Across the world, privacy and data protection laws include exceptions that could render them ineffective. Wide and indiscriminate exceptions are a Trojan horse threatening the protection of personal data. Blanket exceptions for public institutions, law enforcement, intelligence agencies, political parties, small and medium enterprises and other actors, along with the poor regulation regarding the processing of data obtained from ‘public sources’, are currently threatening personal and sensitive data, to be used in ways we are unaware of and against our will. Another loophole is the lack of regulation of international data transfers, which allows governments and companies to move our data to jurisdictions with poor regulations, without any assessment of the adequacy of their systems.

5) Individuals need effective remedies against unlawful practices.

Even where data protection laws are in place, exercising data protection rights can be a burdensome task, especially when there are no data protection agencies, or when complaint mechanisms are obscure and/or expensive. That is why we need effective remedies, that not only address the current violation but also deter from similar scandals. Often individuals do not know that their data has been exploited and the harm is a degree (or more) removed from the visible impact. That is why there is need for procedures to allow non-profit organisations to pursue data protection infringements on their own initiatives and seek remedies to benefit all those affected.

6) Privacy is a fundamental right, not a commodity to trade away in international agreements.

Free trade agreements are increasingly addressing data an e-commerce issues, pushing narratives with ‘free flow of data’ as a default norm, enabling and encouraging massive and indiscriminate global data exploitation models, and pushing privacy and data protection rights into exceptions,presenting them as burdens which hinder innovation and prosperity. Trade negotiators should treat data as a fundamental right, not a commodity or a bargaining chip. Our rights should flow alongside our data throughout the data life cycle.

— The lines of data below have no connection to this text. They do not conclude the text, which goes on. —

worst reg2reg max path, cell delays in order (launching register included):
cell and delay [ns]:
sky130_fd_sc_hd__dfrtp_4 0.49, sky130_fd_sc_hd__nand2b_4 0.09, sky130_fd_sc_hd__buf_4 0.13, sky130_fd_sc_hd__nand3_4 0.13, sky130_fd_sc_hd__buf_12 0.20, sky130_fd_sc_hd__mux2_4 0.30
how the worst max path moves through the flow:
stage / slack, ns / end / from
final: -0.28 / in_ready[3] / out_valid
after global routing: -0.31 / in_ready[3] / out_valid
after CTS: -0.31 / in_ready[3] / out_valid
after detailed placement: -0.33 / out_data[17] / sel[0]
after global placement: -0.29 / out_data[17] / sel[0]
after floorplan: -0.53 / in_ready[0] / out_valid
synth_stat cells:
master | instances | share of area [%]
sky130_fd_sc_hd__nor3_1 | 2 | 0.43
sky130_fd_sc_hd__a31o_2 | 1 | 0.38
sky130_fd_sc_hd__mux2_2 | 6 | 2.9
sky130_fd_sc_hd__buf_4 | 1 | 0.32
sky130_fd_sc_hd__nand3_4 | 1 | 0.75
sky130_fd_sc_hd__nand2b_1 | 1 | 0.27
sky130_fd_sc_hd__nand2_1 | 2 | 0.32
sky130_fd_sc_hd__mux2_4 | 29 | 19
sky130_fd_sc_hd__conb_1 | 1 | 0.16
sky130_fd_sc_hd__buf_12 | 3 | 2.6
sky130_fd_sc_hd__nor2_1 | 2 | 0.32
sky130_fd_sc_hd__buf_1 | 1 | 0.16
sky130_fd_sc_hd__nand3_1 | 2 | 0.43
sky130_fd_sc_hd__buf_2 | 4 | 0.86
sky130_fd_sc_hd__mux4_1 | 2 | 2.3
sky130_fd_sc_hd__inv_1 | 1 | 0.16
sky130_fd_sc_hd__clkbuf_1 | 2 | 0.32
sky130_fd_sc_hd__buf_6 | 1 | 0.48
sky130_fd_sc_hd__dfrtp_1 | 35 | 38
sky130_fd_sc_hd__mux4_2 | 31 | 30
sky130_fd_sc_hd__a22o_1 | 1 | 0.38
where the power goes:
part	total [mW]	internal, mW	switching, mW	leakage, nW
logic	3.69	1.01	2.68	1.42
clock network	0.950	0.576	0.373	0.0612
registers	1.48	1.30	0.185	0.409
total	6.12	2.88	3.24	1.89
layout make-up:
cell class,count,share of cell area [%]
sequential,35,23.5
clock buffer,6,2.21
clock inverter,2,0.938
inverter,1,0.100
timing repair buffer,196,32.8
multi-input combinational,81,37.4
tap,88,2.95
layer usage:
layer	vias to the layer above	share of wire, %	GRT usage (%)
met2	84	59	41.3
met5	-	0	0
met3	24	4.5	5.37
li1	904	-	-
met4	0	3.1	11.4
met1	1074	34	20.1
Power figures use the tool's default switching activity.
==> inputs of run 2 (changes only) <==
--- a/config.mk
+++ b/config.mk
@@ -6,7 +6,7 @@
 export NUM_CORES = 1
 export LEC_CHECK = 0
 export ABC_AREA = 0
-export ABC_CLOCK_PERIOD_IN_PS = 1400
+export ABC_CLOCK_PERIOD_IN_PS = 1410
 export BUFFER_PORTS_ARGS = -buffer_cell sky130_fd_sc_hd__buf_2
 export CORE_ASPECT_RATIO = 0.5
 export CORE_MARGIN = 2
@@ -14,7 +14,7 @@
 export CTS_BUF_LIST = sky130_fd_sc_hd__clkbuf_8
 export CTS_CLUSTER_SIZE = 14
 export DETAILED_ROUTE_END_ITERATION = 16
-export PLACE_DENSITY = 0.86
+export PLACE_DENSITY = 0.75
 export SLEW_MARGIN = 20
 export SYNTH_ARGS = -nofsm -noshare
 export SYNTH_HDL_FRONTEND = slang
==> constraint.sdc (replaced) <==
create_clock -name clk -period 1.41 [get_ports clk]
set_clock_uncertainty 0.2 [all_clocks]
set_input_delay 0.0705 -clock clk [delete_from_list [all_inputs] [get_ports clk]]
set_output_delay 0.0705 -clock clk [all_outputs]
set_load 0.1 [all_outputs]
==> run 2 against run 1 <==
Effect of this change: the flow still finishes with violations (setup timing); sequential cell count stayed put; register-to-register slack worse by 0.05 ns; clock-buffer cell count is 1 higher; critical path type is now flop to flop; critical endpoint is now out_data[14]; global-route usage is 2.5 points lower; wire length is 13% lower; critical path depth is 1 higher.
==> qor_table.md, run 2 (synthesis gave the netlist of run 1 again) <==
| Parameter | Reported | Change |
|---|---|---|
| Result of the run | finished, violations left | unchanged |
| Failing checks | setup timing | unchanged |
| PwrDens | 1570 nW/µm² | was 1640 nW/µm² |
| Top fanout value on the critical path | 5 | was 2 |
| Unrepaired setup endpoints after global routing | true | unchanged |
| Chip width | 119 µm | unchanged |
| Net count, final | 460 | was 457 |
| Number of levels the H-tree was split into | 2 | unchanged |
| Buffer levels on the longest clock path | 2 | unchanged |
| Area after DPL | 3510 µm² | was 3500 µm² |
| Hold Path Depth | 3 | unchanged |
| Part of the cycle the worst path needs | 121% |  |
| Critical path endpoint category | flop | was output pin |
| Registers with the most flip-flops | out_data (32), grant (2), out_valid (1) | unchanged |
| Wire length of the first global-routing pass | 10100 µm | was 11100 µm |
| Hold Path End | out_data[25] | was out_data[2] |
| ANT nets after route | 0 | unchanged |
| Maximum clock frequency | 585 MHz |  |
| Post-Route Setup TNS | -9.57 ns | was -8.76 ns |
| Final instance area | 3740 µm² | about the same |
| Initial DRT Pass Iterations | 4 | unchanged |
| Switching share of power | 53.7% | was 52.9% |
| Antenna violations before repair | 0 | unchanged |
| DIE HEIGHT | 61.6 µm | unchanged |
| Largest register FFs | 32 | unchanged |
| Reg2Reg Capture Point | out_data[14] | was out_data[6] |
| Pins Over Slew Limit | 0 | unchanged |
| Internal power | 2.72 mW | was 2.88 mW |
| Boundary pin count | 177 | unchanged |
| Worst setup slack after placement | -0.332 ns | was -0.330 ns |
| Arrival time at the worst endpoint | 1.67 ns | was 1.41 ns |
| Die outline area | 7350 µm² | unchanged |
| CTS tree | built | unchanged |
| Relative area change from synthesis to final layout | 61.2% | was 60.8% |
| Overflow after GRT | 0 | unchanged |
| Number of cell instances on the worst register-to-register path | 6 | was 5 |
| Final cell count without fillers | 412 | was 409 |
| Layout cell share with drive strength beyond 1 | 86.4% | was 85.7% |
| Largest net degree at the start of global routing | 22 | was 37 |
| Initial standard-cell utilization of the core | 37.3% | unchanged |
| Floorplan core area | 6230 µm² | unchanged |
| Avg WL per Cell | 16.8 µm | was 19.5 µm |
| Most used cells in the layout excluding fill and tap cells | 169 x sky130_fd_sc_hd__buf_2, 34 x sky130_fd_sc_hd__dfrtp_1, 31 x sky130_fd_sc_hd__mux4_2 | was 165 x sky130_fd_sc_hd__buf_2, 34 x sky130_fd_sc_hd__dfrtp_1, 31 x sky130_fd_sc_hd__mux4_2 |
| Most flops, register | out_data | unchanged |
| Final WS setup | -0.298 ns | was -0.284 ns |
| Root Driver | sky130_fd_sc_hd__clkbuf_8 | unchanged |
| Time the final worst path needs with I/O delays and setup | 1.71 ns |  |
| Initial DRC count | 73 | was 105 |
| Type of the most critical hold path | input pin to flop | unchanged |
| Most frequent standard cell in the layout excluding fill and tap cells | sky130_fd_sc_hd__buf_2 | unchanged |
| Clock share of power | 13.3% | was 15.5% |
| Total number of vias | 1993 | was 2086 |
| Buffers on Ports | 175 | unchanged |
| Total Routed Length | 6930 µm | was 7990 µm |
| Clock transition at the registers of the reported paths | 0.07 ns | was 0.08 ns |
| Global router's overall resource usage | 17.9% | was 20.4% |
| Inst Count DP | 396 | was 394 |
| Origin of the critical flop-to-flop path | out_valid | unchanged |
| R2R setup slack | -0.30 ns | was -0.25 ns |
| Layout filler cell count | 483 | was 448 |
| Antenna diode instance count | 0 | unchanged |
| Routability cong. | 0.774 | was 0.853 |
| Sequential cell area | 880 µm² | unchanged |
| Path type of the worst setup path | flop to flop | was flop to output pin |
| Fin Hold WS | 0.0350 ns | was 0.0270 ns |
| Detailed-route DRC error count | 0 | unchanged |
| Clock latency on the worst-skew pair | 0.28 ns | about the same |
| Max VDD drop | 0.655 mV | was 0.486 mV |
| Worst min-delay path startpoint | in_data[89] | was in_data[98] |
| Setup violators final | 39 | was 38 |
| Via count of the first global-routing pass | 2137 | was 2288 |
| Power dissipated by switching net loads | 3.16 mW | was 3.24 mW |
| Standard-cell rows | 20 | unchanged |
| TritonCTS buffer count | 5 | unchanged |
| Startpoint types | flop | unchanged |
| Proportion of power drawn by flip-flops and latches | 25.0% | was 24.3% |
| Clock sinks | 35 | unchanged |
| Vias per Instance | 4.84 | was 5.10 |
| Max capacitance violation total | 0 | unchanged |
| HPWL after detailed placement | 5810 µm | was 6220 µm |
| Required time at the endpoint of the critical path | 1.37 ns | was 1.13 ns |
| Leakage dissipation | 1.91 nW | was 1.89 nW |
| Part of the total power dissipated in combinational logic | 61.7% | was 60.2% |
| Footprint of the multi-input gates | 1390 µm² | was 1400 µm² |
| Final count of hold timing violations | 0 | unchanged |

7) Data protection should not be an excuse to enable more surveillance.

What makes our data safer is the adoption, implementation and enforcement of comprehensive data protection laws, along with security policies and technical measures, nor forcing its sharing, and neither providing direct access to law enforcement agencies. These proposals to expand surveillance powers shouldn’t be used to justify the increasing processing of personal data, and threats of data exploitation and cybersecurity should also not be an excuse to increase State surveillance powers.